# Introduction to Scikit-Learn (sklearn)

This notebook demonstates some of the most useful functions of the Sklearn Lib

Cover:

0. End-to_end Scikit-Learn Workflow
1. Getting Data Ready
2. Choose the right estimator/algorithm for our problems
3. Fit the model/algorithm and use it to make predictions on our data
4. Evaluation a model
5. Improve a model
6. Save and load a trained model
7. Put it all together!

## 0. An end-to-end scikit-learn workflow

In [1]:
# 1. Get the data ready

# Standard import
import pandas as pd
import numpy as np
import matplotlib.pyplot as plt

%matplotlib inline

In [2]:
car_sales = pd.read_csv("./data/car-sales-extended-missing-data.csv")
car_sales.head()

Unnamed: 0,Make,Colour,Odometer (KM),Doors,Price
0,Honda,White,35431.0,4.0,15323.0
1,BMW,Blue,192714.0,5.0,19943.0
2,Honda,White,84714.0,4.0,28343.0
3,Toyota,White,154365.0,4.0,13434.0
4,Nissan,Blue,181577.0,3.0,14043.0


In [3]:
len(car_sales)

1000

In [4]:
car_sales.dtypes

Make              object
Colour            object
Odometer (KM)    float64
Doors            float64
Price            float64
dtype: object

## What if there were missing values ?
1. Fill them with some values (a.k.a `imputation`).
2. Remove the samples with missing data altogether.

In [5]:
car_sales.isna().sum()

Make             49
Colour           50
Odometer (KM)    50
Doors            50
Price            50
dtype: int64

In [7]:
# Drop the rows with missing in the "Price" column
car_sales.dropna(subset=["Price"], inplace=True)
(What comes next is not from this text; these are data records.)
**config.mk**
```make
export PLATFORM = sky130hd
export DESIGN_NAME = zigzag_scan_gen
export DESIGN_NICKNAME = d
export VERILOG_FILES = /design/src/rtl/zz_scan_pkg.sv /design/src/rtl/zz_xy_counter.sv /design/src/rtl/zz_seq_ctrl.sv /design/src/rtl/zz_addr_map.sv /design/src/rtl/zigzag_scan_gen.sv
export SDC_FILE = /design/constraint.sdc
export NUM_CORES = 1
export LEC_CHECK = 0
export BUFFER_PORTS_ARGS = -buffer_cell sky130_fd_sc_hd__buf_4
export CORE_UTILIZATION = 40
export DETAILED_ROUTE_END_ITERATION = 7
export PLACE_DENSITY_LB_ADDON = 0.3
export SKIP_CTS_REPAIR_TIMING = 1
export SYNTH_ARGS = -nofsm -noshare
export SYNTH_HDL_FRONTEND = slang
export SYNTH_HIERARCHICAL = 1
export SYNTH_SLANG_ARGS = --single-unit
```
**constraint.sdc**
```tcl
create_clock -name clk -period 10.15 [get_ports clk]
set_input_delay 1.015 -clock clk [delete_from_list [all_inputs] [get_ports clk]]
set_output_delay 1.015 -clock clk [all_outputs]
set_load 0.05 [all_outputs]
```
## config.mk

```make
export PLATFORM = sky130hd
export DESIGN_NAME = shnorm_unit
export DESIGN_NICKNAME = d
export VERILOG_FILES = /design/src/rtl/shnorm_pkg.sv /design/src/rtl/shnorm_datapath.sv /design/src/rtl/shnorm_seq.sv /design/src/rtl/shnorm_flags.sv /design/src/rtl/shnorm_unit.sv
export SDC_FILE = /design/constraint.sdc
export NUM_CORES = 1
export LEC_CHECK = 0
export ABC_AREA = 1
export BUFFER_PORTS_ARGS = -buffer_cell sky130_fd_sc_hd__buf_4
export CAP_MARGIN = 20
export CORE_MARGIN = 2
export CORE_UTILIZATION = 52
export CTS_CLUSTER_DIAMETER = 50
export CTS_CLUSTER_SIZE = 30
export DETAILED_ROUTE_END_ITERATION = 7
export GPL_TIMING_DRIVEN = 1
export PLACE_DENSITY = 0.68
export REMOVE_ABC_BUFFERS = 1
export SETUP_SLACK_MARGIN = 0.3
export SKIP_LAST_GASP = 1
export SYNTH_ARGS = -nofsm -noshare
export SYNTH_HDL_FRONTEND = slang
export SYNTH_SLANG_ARGS = --single-unit
```

## constraint.sdc

```tcl
create_clock -name clk_i -period 2.65 [get_ports clk_i]
set_clock_uncertainty 0.2 [all_clocks]
set_input_delay 0.1325 -clock clk_i [delete_from_list [all_inputs] [get_ports clk_i]]
set_output_delay 0.1325 -clock clk_i [all_outputs]
set_load 0.005 [all_outputs]
```
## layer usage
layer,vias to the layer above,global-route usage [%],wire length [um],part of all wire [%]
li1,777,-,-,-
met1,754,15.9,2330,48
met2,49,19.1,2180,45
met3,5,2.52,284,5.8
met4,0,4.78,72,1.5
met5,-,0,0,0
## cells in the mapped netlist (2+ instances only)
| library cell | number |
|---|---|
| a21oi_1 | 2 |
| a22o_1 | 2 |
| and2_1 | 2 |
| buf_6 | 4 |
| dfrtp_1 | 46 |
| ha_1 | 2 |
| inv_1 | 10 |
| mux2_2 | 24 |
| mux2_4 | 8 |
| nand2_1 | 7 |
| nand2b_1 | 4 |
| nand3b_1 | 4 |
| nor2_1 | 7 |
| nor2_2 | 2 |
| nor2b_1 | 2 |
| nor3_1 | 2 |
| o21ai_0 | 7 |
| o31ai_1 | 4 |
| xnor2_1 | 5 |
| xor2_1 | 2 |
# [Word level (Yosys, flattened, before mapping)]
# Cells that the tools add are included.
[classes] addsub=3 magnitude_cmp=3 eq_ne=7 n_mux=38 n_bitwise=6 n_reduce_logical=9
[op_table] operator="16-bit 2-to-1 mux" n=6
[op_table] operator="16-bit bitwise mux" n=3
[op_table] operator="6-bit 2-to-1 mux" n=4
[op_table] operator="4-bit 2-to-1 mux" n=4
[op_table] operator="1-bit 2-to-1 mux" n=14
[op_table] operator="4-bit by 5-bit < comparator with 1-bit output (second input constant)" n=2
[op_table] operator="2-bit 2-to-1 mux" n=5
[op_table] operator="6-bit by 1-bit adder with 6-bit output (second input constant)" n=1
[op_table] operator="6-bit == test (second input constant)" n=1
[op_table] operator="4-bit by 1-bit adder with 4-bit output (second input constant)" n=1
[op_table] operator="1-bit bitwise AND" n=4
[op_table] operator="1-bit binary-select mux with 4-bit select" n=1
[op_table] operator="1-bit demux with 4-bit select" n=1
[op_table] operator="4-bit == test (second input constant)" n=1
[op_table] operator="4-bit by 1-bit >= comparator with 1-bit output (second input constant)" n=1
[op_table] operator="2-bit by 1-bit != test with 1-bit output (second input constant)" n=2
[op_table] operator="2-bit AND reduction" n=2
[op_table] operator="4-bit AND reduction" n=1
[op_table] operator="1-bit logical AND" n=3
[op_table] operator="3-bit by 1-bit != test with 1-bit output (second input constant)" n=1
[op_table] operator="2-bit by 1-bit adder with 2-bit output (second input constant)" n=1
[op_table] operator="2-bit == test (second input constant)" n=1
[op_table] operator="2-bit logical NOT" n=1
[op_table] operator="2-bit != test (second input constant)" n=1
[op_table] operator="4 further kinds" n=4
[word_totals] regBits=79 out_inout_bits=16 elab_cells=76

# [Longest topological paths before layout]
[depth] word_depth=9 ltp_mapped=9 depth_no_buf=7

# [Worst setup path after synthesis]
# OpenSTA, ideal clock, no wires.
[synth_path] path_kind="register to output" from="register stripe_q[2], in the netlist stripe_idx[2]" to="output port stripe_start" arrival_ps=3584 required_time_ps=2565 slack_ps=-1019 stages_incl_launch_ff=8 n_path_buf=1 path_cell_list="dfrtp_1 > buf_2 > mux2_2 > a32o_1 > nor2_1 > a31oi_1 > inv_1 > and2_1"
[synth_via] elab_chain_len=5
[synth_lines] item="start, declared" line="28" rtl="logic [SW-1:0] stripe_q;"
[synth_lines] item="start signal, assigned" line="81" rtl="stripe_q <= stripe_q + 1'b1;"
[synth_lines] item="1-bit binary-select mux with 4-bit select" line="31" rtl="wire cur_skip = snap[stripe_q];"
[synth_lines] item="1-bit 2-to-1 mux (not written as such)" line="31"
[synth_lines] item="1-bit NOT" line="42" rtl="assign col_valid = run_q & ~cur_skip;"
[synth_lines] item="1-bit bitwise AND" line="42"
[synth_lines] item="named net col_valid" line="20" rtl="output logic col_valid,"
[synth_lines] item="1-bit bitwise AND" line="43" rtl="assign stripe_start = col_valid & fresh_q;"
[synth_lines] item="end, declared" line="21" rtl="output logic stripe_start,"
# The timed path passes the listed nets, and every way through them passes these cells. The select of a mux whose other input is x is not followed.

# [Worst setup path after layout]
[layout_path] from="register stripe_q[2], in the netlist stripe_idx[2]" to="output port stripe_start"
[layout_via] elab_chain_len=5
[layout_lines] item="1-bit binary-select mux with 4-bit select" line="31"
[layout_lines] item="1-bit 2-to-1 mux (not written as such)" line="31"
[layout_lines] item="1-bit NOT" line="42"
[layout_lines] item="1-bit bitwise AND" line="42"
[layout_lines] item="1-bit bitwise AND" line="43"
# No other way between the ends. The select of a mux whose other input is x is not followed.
## 1. Getting Data Ready: 

Three main thins we have to do:
1. Split the data into features and labels (Usually `X` and `y`)
2. Filling (also called imputing) or disregarding missing values
3. Converting non-numerical values to numerical values (a.k.a. feature encoding)

In [8]:
# Create X (features matrix)
X = car_sales.drop("Price", axis = 1) # Remove 'target' column

# Create y (lables)
y = car_sales["Price"]

**Note**: We split data into train & test to perform filling missing values on them separately.

In [10]:
np.random.seed(42)

# Split the data into training and test sets
from sklearn.model_selection import train_test_split

X_train, X_test, y_train, y_test = train_test_split(X,y, test_size=0.2)

In [11]:
X_train.shape, X_test.shape, y_train.shape, y_test.shape

((760, 4), (190, 4), (760,), (190,))

In [None]:
# Inspect whether "Door" is categorical feature or not
# Although "Door" contains numerical values
car_sales["Doors"].value_counts()

# Conclusion: "Door" is categorical feature since it has only 3 options

In [12]:
# Fill missing values with Scikit-Learn 
from sklearn.impute import SimpleImputer #Help fill the missing values
from sklearn.compose import ColumnTransformer

# Fill Categorical values with 'missing' & numerical values with mean

cat_imputer = SimpleImputer(strategy="constant", fill_value="missing")
door_imputer = SimpleImputer(strategy="constant", fill_value=4) #Since "Door" col, although type is numerical, but actually cat
num_imputer = SimpleImputer(strategy="mean")

In [13]:
# Define different column features
categorical_features = ["Make", "Colour"]
door_feature = ["Doors"]
numerical_feature = ["Odometer (KM)"]

In [15]:
imputer = ColumnTransformer([
    ("cat_imputer", cat_imputer, categorical_features),
    ("door_imputer", door_imputer, door_feature),
    ("num_imputer", num_imputer, numerical_feature)])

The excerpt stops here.